> [EXERCISE PROMPT] Scan the listing below. Copy each line that contains "flops".

= = = = =

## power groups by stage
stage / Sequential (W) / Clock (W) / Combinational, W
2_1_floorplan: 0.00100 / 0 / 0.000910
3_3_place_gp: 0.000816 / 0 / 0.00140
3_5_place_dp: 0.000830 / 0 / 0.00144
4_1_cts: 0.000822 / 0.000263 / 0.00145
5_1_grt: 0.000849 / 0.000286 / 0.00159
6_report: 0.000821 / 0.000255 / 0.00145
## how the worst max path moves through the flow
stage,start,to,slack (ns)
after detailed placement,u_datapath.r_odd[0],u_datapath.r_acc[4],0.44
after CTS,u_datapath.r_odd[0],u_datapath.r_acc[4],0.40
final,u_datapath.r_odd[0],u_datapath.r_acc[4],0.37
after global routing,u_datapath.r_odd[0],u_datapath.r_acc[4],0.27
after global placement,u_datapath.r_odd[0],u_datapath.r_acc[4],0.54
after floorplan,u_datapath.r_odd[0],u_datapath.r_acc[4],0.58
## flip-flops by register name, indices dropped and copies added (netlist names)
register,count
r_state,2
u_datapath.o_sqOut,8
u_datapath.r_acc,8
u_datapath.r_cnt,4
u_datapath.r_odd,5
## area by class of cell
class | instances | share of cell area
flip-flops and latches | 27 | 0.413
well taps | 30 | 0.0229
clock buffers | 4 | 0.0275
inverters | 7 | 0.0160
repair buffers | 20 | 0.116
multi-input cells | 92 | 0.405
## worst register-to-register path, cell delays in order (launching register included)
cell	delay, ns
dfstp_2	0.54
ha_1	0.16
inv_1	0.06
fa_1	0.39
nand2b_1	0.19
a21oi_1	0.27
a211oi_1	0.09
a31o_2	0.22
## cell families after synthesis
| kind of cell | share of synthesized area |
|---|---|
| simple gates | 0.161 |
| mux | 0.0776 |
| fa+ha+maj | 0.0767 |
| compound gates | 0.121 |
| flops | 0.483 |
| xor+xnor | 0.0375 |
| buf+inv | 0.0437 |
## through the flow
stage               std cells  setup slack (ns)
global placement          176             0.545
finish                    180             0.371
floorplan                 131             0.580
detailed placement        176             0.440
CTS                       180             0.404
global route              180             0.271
File: src/rtl/rv_pkg.sv
// Shared constants for the RISC-V fetch path.
package rv_pkg;

    // Default address / PC width.
    localparam int unsigned XLEN_DEFAULT = 32;

    // Instruction width. Compressed instructions are not handled here.
    localparam int unsigned ILEN = 32;

    // Default first fetch address. Sized for the widest supported XLEN.
    localparam logic [63:0] RESET_PC_DEFAULT = 64'h0;

    // Canonical NOP encoding: addi x0, x0, 0.
    localparam logic [ILEN-1:0] NOP = 32'h0000_0013;

endpackage
**src/rtl/turbo_decode_scheduler_pkg.sv**
```systemverilog
// Shared types and helpers for the turbo decoder launch scheduler.
package turbo_sched_pkg;

    typedef enum logic [2:0] {
        IDLE     = 3'd0,
        LAUNCH   = 3'd1,
        WAIT     = 3'd2,
        RESPOND  = 3'd3,
        COOLDOWN = 3'd4
    } sched_state_t;

    // Widest requester vector the round-robin helper can search.
    localparam int unsigned RR_MAX_REQ = 32;

    // Round-robin pick: first set bit of req searching upward from last+1,
    // wrapping at n. Returns 0 when nothing is requested.
    function automatic int unsigned rr_pick(
        input logic [RR_MAX_REQ-1:0] req,
        input int unsigned           last,
        input int unsigned           n
    );
        int unsigned idx;
        int unsigned pick;
        logic        found;
        pick  = 32'd0;
        found = 1'b0;
        for (int unsigned k = 32'd1; k <= RR_MAX_REQ; k++) begin
            idx = last + k;
            if (idx >= n) begin
                idx = idx - n;
            end else begin
                idx = idx;
            end
            if ((k <= n) && !found && req[idx[4:0]]) begin
                pick  = idx;
                found = 1'b1;
            end else begin
                pick  = pick;
            end
        end
        return pick;
    endfunction

endpackage

```
**src/rtl/turbo_decode_scheduler_rr_arbiter.sv**
```systemverilog
// Combinational round-robin arbiter: picks the next requester after 'last'.
module rr_arbiter
    import turbo_sched_pkg::*;
#(
    parameter int REQ = 2,
    parameter int IDW = $clog2(REQ)
) (
    input  logic [REQ-1:0] req,
    input  logic [IDW-1:0] last,
    output logic [IDW-1:0] grant_idx,
    output logic           any
);

    logic [RR_MAX_REQ-1:0] req_ext_s;

    // Widen the request vector and search it from last+1 with wrap-around.
    always_comb begin
        req_ext_s          = {RR_MAX_REQ{1'b0}};
        req_ext_s[REQ-1:0] = req;
        grant_idx          = IDW'(rr_pick(req_ext_s, 32'(last), 32'(REQ)));
        any                = |req;
    end

endmodule

```
**src/rtl/turbo_decode_scheduler.sv**
```systemverilog
// Launch scheduler for a single shared turbo decoder: round-robin grant,
// one-cycle launch pulse, bounded wait for the result, tagged completion
// and a forced idle gap between launches.
module turbo_decode_scheduler
    import turbo_sched_pkg::*;
#(
    parameter int REQ     = 2,
    parameter int IDW     = $clog2(REQ),
    parameter int TIMEOUT = 128,
    parameter int GAP     = 4,
    parameter int CNTW    = 16
) (
    input  logic            clk,
    input  logic            rst_n,
    input  logic [REQ-1:0]  req_valid,
    output logic [REQ-1:0]  req_ready,
    output logic [IDW-1:0]  dec_sel,
    output logic            dec_in_valid,
    input  logic            dec_out_valid,
    output logic            rsp_valid,
    output logic [IDW-1:0]  rsp_id,
    output logic            rsp_timeout,
    output logic            busy,
    output logic [CNTW-1:0] timeout_cnt,
    output logic [CNTW-1:0] stray_cnt
);

    localparam int WW = $clog2(TIMEOUT);
    localparam int GW = (GAP > 1) ? $clog2(GAP) : 1;

    localparam logic [WW-1:0]   WAIT_LAST = WW'(TIMEOUT - 1);
    localparam logic [WW-1:0]   WAIT_INC  = WW'(1);
    localparam logic [GW-1:0]   GAP_LAST  = GW'((GAP > 0) ? (GAP - 1) : 0);
    localparam logic [GW-1:0]   GAP_INC   = GW'(1);
    localparam logic [IDW-1:0]  RR_RESET  = IDW'(REQ - 1);
    localparam logic [CNTW-1:0] CNT_MAX   = {CNTW{1'b1}};
    localparam logic [CNTW-1:0] CNT_INC   = CNTW'(1);
    localparam logic [REQ-1:0]  ONE_HOT0  = REQ'(1);

    sched_state_t    state_r;
    sched_state_t    state_nxt_s;
    logic [WW-1:0]   wait_cnt_r;
    logic [GW-1:0]   gap_cnt_r;
    logic [IDW-1:0]  rr_last_r;
    logic [IDW-1:0]  dec_sel_r;
    logic [REQ-1:0]  req_ready_r;
    logic            dec_in_valid_r;
    logic            rsp_valid_r;
    logic [IDW-1:0]  rsp_id_r;
    logic            rsp_timeout_r;
    logic            busy_r;
    logic [CNTW-1:0] timeout_cnt_r;
    logic [CNTW-1:0] stray_cnt_r;

    logic [IDW-1:0]  grant_idx_s;
    logic            grant_any_s;
    logic            timeout_hit_s;
    logic            stray_hit_s;

    rr_arbiter #(
        .REQ (REQ),
        .IDW (IDW)
    ) u_rr_arbiter (
        .req       (req_valid),
        .last      (rr_last_r),
        .grant_idx (grant_idx_s),
        .any       (grant_any_s)
    );

    // Next-state decode; a result arriving on the timeout terminal cycle wins.
    always_comb begin
        state_nxt_s   = state_r;
        timeout_hit_s = 1'b0;
        case (state_r)
            IDLE: begin
                if (grant_any_s) begin
                    state_nxt_s = LAUNCH;
                end else begin
                    state_nxt_s = IDLE;
                end
            end
            LAUNCH: begin
                state_nxt_s = WAIT;
            end
            WAIT: begin
                if (dec_out_valid) begin
                    state_nxt_s = RESPOND;
                end else if (wait_cnt_r == WAIT_LAST) begin
                    state_nxt_s   = RESPOND;
                    timeout_hit_s = 1'b1;
                end else begin
                    state_nxt_s = WAIT;
                end
            end
            RESPOND: begin
                if (GAP > 0) begin
                    state_nxt_s = COOLDOWN;
                end else begin
                    state_nxt_s = IDLE;
                end
            end
            COOLDOWN: begin
                if (gap_cnt_r == GAP_LAST) begin
                    state_nxt_s = IDLE;
                end else begin
                    state_nxt_s = COOLDOWN;
                end
            end
            default: begin
                state_nxt_s = IDLE;
            end
        endcase
        stray_hit_s = dec_out_valid && (state_r != WAIT);
    end

    // State register.
    always_ff @(posedge clk or negedge rst_n) begin
        if (!rst_n) begin
            state_r <= IDLE;
        end else begin
            state_r <= state_nxt_s;
        end
    end

    // Wait-for-result and cooldown cycle counters.
    always_ff @(posedge clk or negedge rst_n) begin
        if (!rst_n) begin
            wait_cnt_r <= {WW{1'b0}};
            gap_cnt_r  <= {GW{1'b0}};
        end else begin
            case (state_r)
                LAUNCH:   wait_cnt_r <= {WW{1'b0}};
                WAIT:     wait_cnt_r <= wait_cnt_r + WAIT_INC;
                default:  wait_cnt_r <= wait_cnt_r;
            endcase
            case (state_r)
                RESPOND:  gap_cnt_r <= {GW{1'b0}};
                COOLDOWN: gap_cnt_r <= gap_cnt_r + GAP_INC;
                default:  gap_cnt_r <= gap_cnt_r;
            endcase
        end
    end

    // Capture the granted requester; it steers the y mux until the next grant.
    always_ff @(posedge clk or negedge rst_n) begin
        if (!rst_n) begin
            rr_last_r <= RR_RESET;
            dec_sel_r <= {IDW{1'b0}};
        end else if ((state_r == IDLE) && grant_any_s) begin
            rr_last_r <= grant_idx_s;
            dec_sel_r <= grant_idx_s;
        end else begin
            rr_last_r <= rr_last_r;
            dec_sel_r <= dec_sel_r;
        end
    end

    // Registered handshake pulses, decoded from the state being entered.
    always_ff @(posedge clk or negedge rst_n) begin
        if (!rst_n) begin
            req_ready_r    <= {REQ{1'b0}};
            dec_in_valid_r <= 1'b0;
            rsp_valid_r    <= 1'b0;
            rsp_id_r       <= {IDW{1'b0}};
            rsp_timeout_r  <= 1'b0;
            busy_r         <= 1'b0;
        end else begin
            req_ready_r    <= (state_nxt_s == LAUNCH) ? (ONE_HOT0 << grant_idx_s) : {REQ{1'b0}};
            dec_in_valid_r <= (state_nxt_s == LAUNCH);
            rsp_valid_r    <= (state_nxt_s == RESPOND);
            rsp_id_r       <= (state_nxt_s == RESPOND) ? dec_sel_r : {IDW{1'b0}};
            rsp_timeout_r  <= timeout_hit_s;
            busy_r         <= (state_nxt_s != IDLE);
        end
    end

    // Saturating diagnostic counters for lost frames and unexpected results.
    always_ff @(posedge clk or negedge rst_n) begin
        if (!rst_n) begin
            timeout_cnt_r <= {CNTW{1'b0}};
            stray_cnt_r   <= {CNTW{1'b0}};
        end else begin
            if (timeout_hit_s && (timeout_cnt_r != CNT_MAX)) begin
                timeout_cnt_r <= timeout_cnt_r + CNT_INC;
            end else begin
                timeout_cnt_r <= timeout_cnt_r;
            end
            if (stray_hit_s && (stray_cnt_r != CNT_MAX)) begin
                stray_cnt_r <= stray_cnt_r + CNT_INC;
            end else begin
                stray_cnt_r <= stray_cnt_r;
            end
        end
    end

    assign req_ready    = req_ready_r;
    assign dec_sel      = dec_sel_r;
    assign dec_in_valid = dec_in_valid_r;
    assign rsp_valid    = rsp_valid_r;
    assign rsp_id       = rsp_id_r;
    assign rsp_timeout  = rsp_timeout_r;
    assign busy         = busy_r;
    assign timeout_cnt  = timeout_cnt_r;
    assign stray_cnt    = stray_cnt_r;

endmodule

```
**config.mk**
```make
export PLATFORM = sky130hd
export DESIGN_NAME = turbo_decode_scheduler
export DESIGN_NICKNAME = d
export VERILOG_FILES = /design/src/rtl/turbo_decode_scheduler_pkg.sv /design/src/rtl/turbo_decode_scheduler_rr_arbiter.sv /design/src/rtl/turbo_decode_scheduler.sv
export SDC_FILE = /design/constraint.sdc
export NUM_CORES = 1
export LEC_CHECK = 0
export ABC_AREA = 1
export CORE_MARGIN = 5
export CORE_UTILIZATION = 58
export CTS_CLUSTER_SIZE = 30
export DETAILED_ROUTE_END_ITERATION = 8
export PLACE_DENSITY = 0.85
export SETUP_SLACK_MARGIN = 0.4
export SLEW_MARGIN = 10
export SYNTH_ARGS = -nofsm -noshare
export SYNTH_HDL_FRONTEND = slang
export SYNTH_SLANG_ARGS = --single-unit
```
**constraint.sdc**
```tcl
create_clock -name clk -period 4.5 [get_ports clk]
set_input_delay 0.9 -clock clk [delete_from_list [all_inputs] [get_ports clk]]
set_output_delay 0.9 -clock clk [all_outputs]
set_load 0.05 [all_outputs]
```
==> flow_summary.toml <==
[finish]
fin_util_pct = 70.8
final.fill_count = 422
nNetsFinal = 444
diodes = 0
multiInputGateArea_um2 = 1470
regArea_um2 = 1330
area_growth_pct = 20.0
drive_gt1_share_pct = 9.17

[placement]
hpwl_um = 4570
globalplace.congestion = 0.888
io_buffers = 44

[synth]
synth.ff_latch_count = 53
synth.yosys.seq_area_share_pct = 44.7
netlist_top_cells_area = "dfrtp_1 44%, nand2_1 21%, nor2_1 4.7%"
synth_top_area_share_pct = 43.8
synthFlopType = "dfrtp_1"
synth_edf_count = 0
yosys.area.top_type = "dfrtp_1"
synth.net_count = 396
syn_area_um2 = 2970
synth.avg_cell_area_um2 = 7.68
syn_inst = 387
async_reset_ff_share_pct = 100
ys_types = 31
ys_warn_count = 0

[clock_network]
cts_tree = "done"
cts_buffer_depth = 2
cts_buffers = 5
cts_hold_buf = 0
post_cts_buffers = 0
htreeDepth = 2
insertion_delay_ns = 0.31
cts_resized = 0
clk_pin_slew_ns = 0.10
cts_root_buffer = "clkbuf_8"
clkSinkCount = 53

[flow_run]
cap_violations = 0

[pwr]
power_frac_seq_pct = 40.9
p_int_w = 0.000922
total_leakage_power_nw = 1.66
p_switching_w = 0.000662
clock_power_share_pct = 21.5
pwr_density_cell_nw_per_um2 = 444
p_comb_share_pct = 37.6
swShare_pct = 41.8
vdd_drop_max_mv = 0.240

[min_path]
hold_depth = 2
hold_path.class = "flop to flop"
hold_end = "rr_last_r$_DFFE_PN1N_"
hold_start = "rr_last_r$_DFFE_PN1N_"

[detailed_routing]
first_iter_violations = 193
wl_per_cell_um = 12.4
routed_wl_um = 6280
first_pass_iters = 5
drtAntennaViolNets = 0
via_per_inst = 5.19
num_vias = 2624
drc = 0

[die]
core.rowCount = 26
initial_core_util_pct = 59.0
ioPinCount = 45
dieArea_um2 = 6660
die_w_um = 81.6
die_h_um = 81.6
coreArea_um2 = 5040

[global_routing]
grt.total_usage_pct = 20.9
grt_pass1_vias = 2588
antenna_found_initial = 0
overflow = 0
grt_max_degree = 54
grt_pass1_wl_um = 11100

[sta]
hold_viol = 0
setup_viol = 0
setup_tns_ns = 0
clock_skew_ns = 0.00905
rsz0062_at_grt = "false"
hold_ws_ns = 0.478
clock.fmax_mhz = 392
drv_slew = 0
finalCriticalPeriod_ns = 2.55
tightestPinTransition_ns = 0.665
relSlewSlack_pct = 55.7
fin_crit_sh_pct = 56.6

[worst_setup_path]
worstPathRequired_ns = 3.60
critical_path_class = "flop to primary output"
r2r-start = "stray_cnt[0]$_DFFE_PN0P_"
crit_path_top_delay_cell = "clkdlybuf4s50_1"
critical_path.top_delay_family = "buffers and inverters"
reg2reg_setup_slack_ns = 2.70
crit_path_max_incr_delay_ns = 0.85
ff2ff_path_depth = 7
cp.arrival_ns = 1.65
cp_max_fo = 5
r2r_end = "stray_cnt[11]$_DFFE_PN0P_"
critPathCaptureType = "primary output"
startpoint_type = "flop"
critical_path_buf_inv_count = 1
path_cells = "clkdlybuf4s50_1"

[status]
outcome = "completed"
-- per-stage QoR --
stage,power (W),setup slack (ns),instance area (µm²),instances
after floorplan,0.00107,2.63,2970,387
after global placement,0.00123,2.20,3450,498
after detailed placement,0.00126,2.17,3450,498
after CTS,0.00160,1.95,3570,506
after global routing,0.00169,1.89,3570,506
final,0.00158,1.95,3570,506
-- cell families after synthesis --
family | Yosys count | share of synthesized area (%)
and+or+nand+nor | 250 | 37.6
AOI/OAI and AO/OA | 28 | 5.68
DFF | 53 | 44.7
adders and majority gates | 4 | 1.68
xor gates and xnor gates | 15 | 4.42
buffers and inverters | 37 | 5.98
-- routing by layer --
metal | up-vias | part of all wire (%) | global-route usage [%]
li1 | 1316 | - | -
met1 | 1238 | 46 | 27.2
met2 | 62 | 50 | 37.1
met3 | 8 | 3.7 | 3.29
met4 | 0 | 1.1 | 4.15
met5 | - | 0 | 0
-- cell usage in the layout, fill, tap and decap left out, drive strengths merged, types with 3 or more instances in the layout --
cell           instances
nor2                  49
xor2                   3
xnor2                 12
clkbuf                 5
o21ai                 19
dfrtp                 52
nand3                 16
clkdlybuf4s50         43
nand4                 11
ha                     4
nand2                172
inv                   33
-- power by group through the flow --
stage | combinational (W) | sequential, W | clock, W
2_1_floorplan | 0.000235 | 0.000834 | 0
3_3_place_gp | 0.000581 | 0.000652 | 0
3_5_place_dp | 0.000601 | 0.000657 | 0
4_1_cts | 0.000602 | 0.000648 | 0.000346
5_1_grt | 0.000654 | 0.000662 | 0.000370
6_report | 0.000596 | 0.000649 | 0.000340
-- Yosys cell counts, types with 2 or more instances --
master	number
a21oi_1	2
buf_6	3
dfrtp_1	52
ha_1	4
inv_1	27
inv_2	5
nand2_1	163
nand2_2	5
nand2_4	4
nand3_1	14
nand3_2	2
nand4_1	11
nor2_1	37
nor2_2	5
nor2_4	6
o21ai_0	19
xnor2_1	12
xor2_1	3
-- cell type report --
cell class | instances | area share, %
clock buffer | 5 | 1.93
tap | 70 | 2.45
multi-input combinational | 297 | 41.1
inverter | 33 | 3.47
sequential | 53 | 37.2
timing repair buffer | 45 | 12.4
clock inverter | 3 | 1.40
-- worst max-delay path by stage --
stage                                     from                     endpoint  slack [ns]  cells after the start
floorplan           timeout_cnt[0]$_DFFE_PN0P_  timeout_cnt[11]$_DFFE_PN0P_        2.63                     10
global placement                 dec_out_valid    stray_cnt[11]$_DFFE_PN0P_        2.20                      4
detailed placement               dec_out_valid    stray_cnt[11]$_DFFE_PN0P_        2.17                      4
CTS                 timeout_cnt[4]$_DFFE_PN0P_               timeout_cnt[4]        1.95                      1
global route        timeout_cnt[4]$_DFFE_PN0P_               timeout_cnt[4]        1.89                      1
finish              timeout_cnt[4]$_DFFE_PN0P_               timeout_cnt[4]        1.95                      1
-- state kept, by name, indices dropped and copies added, names as in the netlist --
| signal | count |
|---|---|
| rsp_id | 1 |
| busy | 1 |
| gap_cnt_r | 2 |
| dec_sel | 1 |
| rsp_valid | 1 |
| rsp_timeout | 1 |
| dec_in_valid | 1 |
| stray_cnt | 16 |
| state_r | 3 |
| req_ready | 2 |
| timeout_cnt | 16 |
| wait_cnt_r | 7 |
| rr_last_r | 1 |
Power figures use the tool's default switching activity.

= = = = =

> [RESPONSE TO THE EXERCISE]
## flip-flops by register name, indices dropped and copies added (netlist names)
flip-flops and latches | 27 | 0.413
| flops | 0.483 |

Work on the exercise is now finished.